• _Instructions for the task_
If a line in the entries contains the word "flags", list it.

• _Data in this exercise_
<file path="src/rtl/cpw_pkg.sv">
`default_nettype none
package cpw_pkg;

   // compare and count width of the timers feeding the pair
   localparam int CW = 16;

   // compare values with a fixed meaning in the up/down modes
   localparam logic [CW-1:0] CMP_ZERO = 16'h0000;
   localparam logic [CW-1:0] CMP_FULL = 16'hffff;

   // apb byte addresses of the pair's registers
   localparam int             AW        = 8;
   localparam logic [AW-1:0]  ADDR_CTRL = 8'h00;
   localparam logic [AW-1:0]  ADDR_CMP0 = 8'h04;
   localparam logic [AW-1:0]  ADDR_CMP1 = 8'h08;
   localparam logic [AW-1:0]  ADDR_STAT = 8'h0c;

   // control word field positions
   localparam int F_MODE  = 0;   // pair mode field, 6 bits, two per pair
   localparam int F_PSEL  = 6;   // pair select bit
   localparam int F_RUN   = 8;   // run enables, ch0 then ch1
   localparam int F_TSEL  = 10;  // timer select, 2 bits per channel
   localparam int F_BUFEN = 16;  // buffer enables, ch0 then ch1
   localparam int F_PKX   = 18;  // peak-point transfer, ch0 then ch1

   // status word field positions
   localparam int S_FLAG = 0;    // match flags, write one to clear
   localparam int S_RT   = 4;    // real-time output levels

   // pair mode field codes
   localparam logic [1:0] MF_UP = 2'b00;

   // decoded channel modes, gray along toggle, double, up/down high, low
   typedef enum logic [1:0] {
      CPW_TOGGLE  = 2'b00,
      CPW_DOUBLE  = 2'b01,
      CPW_UD_HIGH = 2'b11,
      CPW_UD_LOW  = 2'b10
   } cpw_mode_t;

   // one free-running timer as seen by the compare pair
   typedef struct packed {
      logic [CW-1:0] count;
      logic [CW-1:0] peak;      // cycle setting value
      logic          updown;    // timer runs in up/down mode
      logic          down;      // timer is counting down
      logic          stopped;
   } cpw_tmr_t;

   // software control of the pair
   typedef struct packed {
      logic [5:0]      mode_field;
      logic            pair_sel;
      logic [1:0]      run;
      logic [1:0][1:0] tsel;
      logic [1:0]      buf_en;
      logic [1:0]      peak_xfer;
   } cpw_ctrl_t;

   localparam cpw_ctrl_t CTRL_RST = '0;

endpackage
`default_nettype wire

</file>
<file path="src/rtl/cpw_compare_pair.sv">
// Local design decisions: the register offsets and the APB interface to the registers.
`timescale 1ns/100ps
`default_nettype none

// Notes on behaviour
// - mode 00, up-only timers: ch1 single-toggle if select 0, double if 1
// - modes 01/10/11 make ch0/ch1/both up/down; select 1 means active low
// - six-bit mode field gives two bits per pair, chosen by pair index
// - direction mode for each channel comes from its selected timer
// - outputs change only on a running channel's match, or on up/down compare 0x0000/0xffff
// - single-toggle inverts output 0 on every match, any value, any direction
// - single-toggle output 1 inverts on compare 1 match, channels independent
// - double-toggle inverts output 1 on match with compare 0 or compare 1
// - with ch1 double-toggle, ch0 keeps single-toggle on compare 0
// - single-toggle compare above peak never matches, output holds
// - up/down match while counting up drives output active
// - up/down match while counting down drives output inactive
// - up/down compare 0x0000 holds output active while in place
// - up/down compare 0xffff holds output inactive while in place
// - up/down match at peak changes no output and sets no flag
// - peak equals the selected timer's cycle setting value
// - zero-point transfer loads compare at count zero
// - peak-point transfer loads at peak and compares in the same step
// - active level high in active-high mode, low in active-low mode
// - match flags set on compare 0 and compare 1 matches
module cpw_compare_pair #(
   parameter int PAIR_IDX = 0,
   parameter int N_TMR    = 3
) (
   input  wire logic                              CLK_SYS,
   input  wire logic                              RST_N,
   input  wire logic                              PSEL,
   input  wire logic                              PENABLE,
   input  wire logic                              PWRITE,
   input  wire logic [cpw_pkg::AW-1:0]            PADDR,
   input  wire logic [31:0]                       PWDATA,
   output logic      [31:0]                       PRDATA,
   output logic                                   PREADY,
   output logic                                   PSLVERR,
   input  wire cpw_pkg::cpw_tmr_t [N_TMR-1:0]     TIMERS,
   output logic      [1:0]                        RT_OUT,
   output logic      [1:0]                        MATCH_FLAG
);

   // parameters the logic cannot serve
   if (PAIR_IDX < 0 || PAIR_IDX > 2) begin : g_chk_pair
      $error("PAIR_IDX must be 0, 1 or 2");
   end
   if (N_TMR < 1 || N_TMR > 4) begin : g_chk_tmr
      $error("N_TMR must be 1 to 4");
   end

   logic                     rst_meta_r;
   logic                     rst_n;
   cpw_pkg::cpw_ctrl_t       ctrl_r;
   logic [1:0][cpw_pkg::CW-1:0] buf_r;
   logic [1:0][cpw_pkg::CW-1:0] cv_r;
   logic [1:0]               rt_r;
   logic [1:0]               rt_nxt;
   logic [1:0]               flag_r;
   logic [1:0]               flag_nxt;
   logic [31:0]              prdata_r;
   logic                     pready_r;
   logic                     pslverr_r;
   cpw_pkg::cpw_tmr_t [1:0]  tm;
   cpw_pkg::cpw_mode_t [1:0] mode;
   logic [1:0]               mf;
   logic [1:0]               load;
   logic [1:0][cpw_pkg::CW-1:0] eff;
   logic [1:0]               hit;
   logic [1:0]               at_pk;
   logic [1:0]               ud;
   logic [1:0]               act;
   logic                     setup;
   logic                     wr_en;
   logic                     mapped;

   // channel mode from mode bits, select bit and both channels' timer modes
   function automatic cpw_pkg::cpw_mode_t ch_mode(input logic       ch1,
                                                  input logic [1:0] mfld,
                                                  input logic       psel,
                                                  input logic       ud0,
                                                  input logic       ud1);
      logic own;
      own = ch1 ? ud1 : ud0;
      if ((ch1 ? mfld[1] : mfld[0]) && own) begin
         ch_mode = psel ? cpw_pkg::CPW_UD_LOW : cpw_pkg::CPW_UD_HIGH;
      end else if (ch1 && psel && mfld == cpw_pkg::MF_UP && !ud0 && !ud1) begin
         ch_mode = cpw_pkg::CPW_DOUBLE;
      end else begin
         ch_mode = cpw_pkg::CPW_TOGGLE;
      end
   endfunction

   // reset released through two flops, asserted at once
   always_ff @(posedge CLK_SYS or negedge RST_N) begin
      if (!RST_N) begin
         rst_meta_r <= 1'b0;
         rst_n      <= 1'b0;
      end else begin
         rst_meta_r <= 1'b1;
         rst_n      <= rst_meta_r;
      end
   end

   // apb phases; the slave answers in the first access cycle
   assign setup  = PSEL && !PENABLE;
   assign wr_en  = PSEL && PENABLE && PWRITE && pready_r;
   assign mapped = PADDR == cpw_pkg::ADDR_CTRL || PADDR == cpw_pkg::ADDR_CMP0 ||
                   PADDR == cpw_pkg::ADDR_CMP1 || PADDR == cpw_pkg::ADDR_STAT;

   // this pair's two bits of the shared mode field
   assign mf = ctrl_r.mode_field[2*PAIR_IDX +: 2];

   // per channel timer pick, transfer, effective compare and match
   always_comb begin
      for (int ch = 0; ch < 2; ch++) begin
         tm[ch] = TIMERS[0];
         for (int t = 0; t < N_TMR; t++) begin
            if (ctrl_r.tsel[ch] == 2'(t)) begin
               tm[ch] = TIMERS[t];
            end
         end
         at_pk[ch] = tm[ch].count == tm[ch].peak;
         // peak transfer compares the freshly loaded value in the same step
         load[ch] = ctrl_r.buf_en[ch] && (tm[ch].stopped ||
                    (ctrl_r.peak_xfer[ch] ? at_pk[ch]
                                          : tm[ch].count == cpw_pkg::CMP_ZERO));
         eff[ch]  = load[ch] ? buf_r[ch] : cv_r[ch];
         hit[ch]  = ctrl_r.run[ch] && tm[ch].count == eff[ch];
      end
      mode[0] = ch_mode(1'b0, mf, ctrl_r.pair_sel, tm[0].updown, tm[1].updown);
      mode[1] = ch_mode(1'b1, mf, ctrl_r.pair_sel, tm[0].updown, tm[1].updown);
      for (int ch = 0; ch < 2; ch++) begin
         ud[ch]  = mode[ch] == cpw_pkg::CPW_UD_HIGH || mode[ch] == cpw_pkg::CPW_UD_LOW;
         act[ch] = mode[ch] != cpw_pkg::CPW_UD_LOW;
      end
   end

   // next output levels per mode
   always_comb begin
      rt_nxt = rt_r;
      for (int ch = 0; ch < 2; ch++) begin
         unique case (mode[ch])
            cpw_pkg::CPW_UD_HIGH, cpw_pkg::CPW_UD_LOW: begin
               if (ctrl_r.run[ch]) begin
                  if (eff[ch] == cpw_pkg::CMP_ZERO) begin
                     rt_nxt[ch] = act[ch];
                  end else if (eff[ch] == cpw_pkg::CMP_FULL) begin
                     rt_nxt[ch] = !act[ch];
                  end else if (hit[ch] && !at_pk[ch]) begin
                     // up drives active, down drives inactive
                     rt_nxt[ch] = tm[ch].down ? !act[ch] : act[ch];
                  end
               end
            end
            cpw_pkg::CPW_DOUBLE: begin
               // either compare flips output 1 once, even if both match
               if (hit[0] || hit[1]) begin
                  rt_nxt[ch] = !rt_r[ch];
               end
            end
            cpw_pkg::CPW_TOGGLE: begin
               // a value above peak simply never matches
               if (hit[ch]) begin
                  rt_nxt[ch] = !rt_r[ch];
               end
            end
         endcase
      end
   end

   // flags: hardware set wins over a software clear in the same cycle
   always_comb begin
      flag_nxt = flag_r;
      if (wr_en && PADDR == cpw_pkg::ADDR_STAT) begin
         flag_nxt = flag_r & ~PWDATA[cpw_pkg::S_FLAG +: 2];
      end
      for (int ch = 0; ch < 2; ch++) begin
         if (hit[ch] && !(ud[ch] && at_pk[ch])) begin
            flag_nxt[ch] = 1'b1;
         end
      end
   end

   // outputs and flags update at the edge that sees the match
   always_ff @(posedge CLK_SYS or negedge rst_n) begin
      if (!rst_n) begin
         rt_r   <= 2'h0;
         flag_r <= 2'h0;
      end else begin
         rt_r   <= rt_nxt;
         flag_r <= flag_nxt;
      end
   end

   // control word
   always_ff @(posedge CLK_SYS or negedge rst_n) begin
      if (!rst_n) begin
         ctrl_r <= cpw_pkg::CTRL_RST;
      end else if (wr_en && PADDR == cpw_pkg::ADDR_CTRL) begin
         ctrl_r.mode_field <= PWDATA[cpw_pkg::F_MODE +: 6];
         ctrl_r.pair_sel   <= PWDATA[cpw_pkg::F_PSEL];
         ctrl_r.run        <= PWDATA[cpw_pkg::F_RUN +: 2];
         ctrl_r.tsel       <= PWDATA[cpw_pkg::F_TSEL +: 4];
         ctrl_r.buf_en     <= PWDATA[cpw_pkg::F_BUFEN +: 2];
         ctrl_r.peak_xfer  <= PWDATA[cpw_pkg::F_PKX +: 2];
      end
   end

   // compare buffers and active values; buffer off writes straight through
   always_ff @(posedge CLK_SYS or negedge rst_n) begin
      if (!rst_n) begin
         buf_r <= '0;
         cv_r  <= '0;
      end else begin
         for (int ch = 0; ch < 2; ch++) begin
            if (wr_en && PADDR == (ch == 0 ? cpw_pkg::ADDR_CMP0 : cpw_pkg::ADDR_CMP1)) begin
               buf_r[ch] <= PWDATA[cpw_pkg::CW-1:0];
               if (!ctrl_r.buf_en[ch]) begin
                  cv_r[ch] <= PWDATA[cpw_pkg::CW-1:0];
               end else if (load[ch]) begin
                  cv_r[ch] <= buf_r[ch];
               end
            end else if (load[ch]) begin
               cv_r[ch] <= buf_r[ch];
            end
         end
      end
   end

   // apb answer captured in the setup cycle; reads show active compare values
   always_ff @(posedge CLK_SYS or negedge rst_n) begin
      if (!rst_n) begin
         prdata_r  <= 32'h0;
         pready_r  <= 1'b0;
         pslverr_r <= 1'b0;
      end else begin
         pready_r  <= setup;
         pslverr_r <= setup && !mapped;
         if (setup && !PWRITE) begin
            prdata_r <= 32'h0;
            unique case (1'b1)
               PADDR == cpw_pkg::ADDR_CTRL: begin
                  prdata_r[cpw_pkg::F_MODE +: 6]  <= ctrl_r.mode_field;
                  prdata_r[cpw_pkg::F_PSEL]       <= ctrl_r.pair_sel;
                  prdata_r[cpw_pkg::F_RUN +: 2]   <= ctrl_r.run;
                  prdata_r[cpw_pkg::F_TSEL +: 4]  <= ctrl_r.tsel;
                  prdata_r[cpw_pkg::F_BUFEN +: 2] <= ctrl_r.buf_en;
                  prdata_r[cpw_pkg::F_PKX +: 2]   <= ctrl_r.peak_xfer;
               end
               PADDR == cpw_pkg::ADDR_CMP0: prdata_r[cpw_pkg::CW-1:0] <= cv_r[0];
               PADDR == cpw_pkg::ADDR_CMP1: prdata_r[cpw_pkg::CW-1:0] <= cv_r[1];
               PADDR == cpw_pkg::ADDR_STAT: begin
                  prdata_r[cpw_pkg::S_FLAG +: 2] <= flag_r;
                  prdata_r[cpw_pkg::S_RT +: 2]   <= rt_r;
               end
               default: prdata_r <= 32'h0; // unmapped reads zero
            endcase
         end
      end
   end

   assign PRDATA     = prdata_r;
   assign PREADY     = pready_r;
   assign PSLVERR    = pslverr_r;
   assign RT_OUT     = rt_r;
   assign MATCH_FLAG = flag_r;

   // single toggle inverts output 0 at a match
   property p_toggle0;
      @(posedge CLK_SYS) disable iff (!rst_n)
      mode[0] == cpw_pkg::CPW_TOGGLE && hit[0] |=> rt_r[0] != $past(rt_r[0]);
   endproperty
   a_toggle0: assert property (p_toggle0) else $error("ch0 did not toggle");

   // a stopped ch1 outside double toggle never moves its output
   property p_idle;
      @(posedge CLK_SYS) disable iff (!rst_n)
      !ctrl_r.run[1] && mode[1] != cpw_pkg::CPW_DOUBLE |=> $stable(rt_r[1]);
   endproperty
   a_idle: assert property (p_idle) else $error("disabled ch1 changed");

   // double toggle flips output 1 on either compare
   property p_double;
      @(posedge CLK_SYS) disable iff (!rst_n)
      mode[1] == cpw_pkg::CPW_DOUBLE && (hit[0] || hit[1]) |=> rt_r[1] != $past(rt_r[1]);
   endproperty
   a_double: assert property (p_double) else $error("double toggle missed");

   // up/down match counting up goes active
   property p_ud_up;
      @(posedge CLK_SYS) disable iff (!rst_n)
      ud[0] && hit[0] && !at_pk[0] && !tm[0].down && eff[0] != cpw_pkg::CMP_FULL
      |=> rt_r[0] == $past(act[0]);
   endproperty
   a_ud_up: assert property (p_ud_up) else $error("up match not active");

   // up/down match counting down goes inactive
   property p_ud_down;
      @(posedge CLK_SYS) disable iff (!rst_n)
      ud[1] && hit[1] && !at_pk[1] && tm[1].down && eff[1] != cpw_pkg::CMP_ZERO
      |=> rt_r[1] == !$past(act[1]);
   endproperty
   a_ud_down: assert property (p_ud_down) else $error("down match not inactive");

   // zero compare steady for two cycles leaves output active
   property p_all_act;
      @(posedge CLK_SYS) disable iff (!rst_n)
      (ud[0] && ctrl_r.run[0] && eff[0] == cpw_pkg::CMP_ZERO)[*2] |-> rt_r[0] == act[0];
   endproperty
   a_all_act: assert property (p_all_act) else $error("zero compare not active");

   // full compare forces inactive
   property p_all_ina;
      @(posedge CLK_SYS) disable iff (!rst_n)
      ud[1] && ctrl_r.run[1] && eff[1] == cpw_pkg::CMP_FULL |=> rt_r[1] == !$past(act[1]);
   endproperty
   a_all_ina: assert property (p_all_ina) else $error("full compare not inactive");

   // peak match in up/down leaves output alone and sets no flag
   property p_peak;
      @(posedge CLK_SYS) disable iff (!rst_n)
      ud[0] && hit[0] && at_pk[0] && eff[0] != cpw_pkg::CMP_ZERO &&
      eff[0] != cpw_pkg::CMP_FULL && !flag_r[0] |=> $stable(rt_r[0]) && !flag_r[0];
   endproperty
   a_peak: assert property (p_peak) else $error("peak match acted");

   // a counted match raises the flag next edge
   property p_flag;
      @(posedge CLK_SYS) disable iff (!rst_n)
      hit[1] && !(ud[1] && at_pk[1]) |=> flag_r[1];
   endproperty
   a_flag: assert property (p_flag) else $error("match flag not set");

   // single toggle inverts output 1 at its own match
   property p_toggle1;
      @(posedge CLK_SYS) disable iff (!rst_n)
      mode[1] == cpw_pkg::CPW_TOGGLE && hit[1] |=> rt_r[1] != $past(rt_r[1]);
   endproperty
   a_toggle1: assert property (p_toggle1) else $error("ch1 did not toggle");

   // single toggle holds output 0 while the count misses
   property p_hold0;
      @(posedge CLK_SYS) disable iff (!rst_n)
      mode[0] == cpw_pkg::CPW_TOGGLE && !hit[0] |=> $stable(rt_r[0]);
   endproperty
   a_hold0: assert property (p_hold0) else $error("ch0 moved without a match");

   // under double toggle ch0 still flips on its own compare
   property p_dbl_ch0;
      @(posedge CLK_SYS) disable iff (!rst_n)
      mode[1] == cpw_pkg::CPW_DOUBLE && hit[0] |=> rt_r[0] != $past(rt_r[0]);
   endproperty
   a_dbl_ch0: assert property (p_dbl_ch0) else $error("ch0 idle in double mode");

   // a stopped ch0 never moves its output
   property p_idle0;
      @(posedge CLK_SYS) disable iff (!rst_n)
      !ctrl_r.run[0] |=> $stable(rt_r[0]);
   endproperty
   a_idle0: assert property (p_idle0) else $error("disabled ch0 changed");

   // a counted ch0 match raises its flag next edge
   property p_flag0;
      @(posedge CLK_SYS) disable iff (!rst_n)
      hit[0] && !(ud[0] && at_pk[0]) |=> flag_r[0];
   endproperty
   a_flag0: assert property (p_flag0) else $error("ch0 match flag not set");

endmodule
`default_nettype wire

</file>
<file path="config.mk">
export PLATFORM = sky130hd
export DESIGN_NAME = cpw_compare_pair
export DESIGN_NICKNAME = d
export VERILOG_FILES = /design/src/rtl/cpw_pkg.sv /design/src/rtl/cpw_compare_pair.sv
export SDC_FILE = /design/constraint.sdc
export NUM_CORES = 1
export LEC_CHECK = 0
export ABC_AREA = 1
export BUFFER_PORTS_ARGS = -buffer_cell sky130_fd_sc_hd__clkbuf_2
export CAP_MARGIN = 20
export CORE_UTILIZATION = 57
export CTS_BUF_LIST = sky130_fd_sc_hd__clkbuf_2
export DETAILED_ROUTE_END_ITERATION = 16
export PLACE_DENSITY_LB_ADDON = 0.1
export SYNTH_ARGS = -nofsm -noshare
export SYNTH_HDL_FRONTEND = slang
export SYNTH_SLANG_ARGS = --single-unit
</file>
<file path="constraint.sdc">
create_clock -name CLK_SYS -period 6.45 [get_ports CLK_SYS]
set_clock_uncertainty 0.1 [all_clocks]
set_input_delay 0.9675 -clock CLK_SYS [delete_from_list [all_inputs] [get_ports CLK_SYS]]
set_output_delay 0.9675 -clock CLK_SYS [all_outputs]
set_load 0.05 [all_outputs]
</file>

• _Exercise output_
   localparam int S_FLAG = 0;    // match flags, write one to clear
// - match flags set on compare 0 and compare 1 matches
   // flags: hardware set wins over a software clear in the same cycle
   // outputs and flags update at the edge that sees the match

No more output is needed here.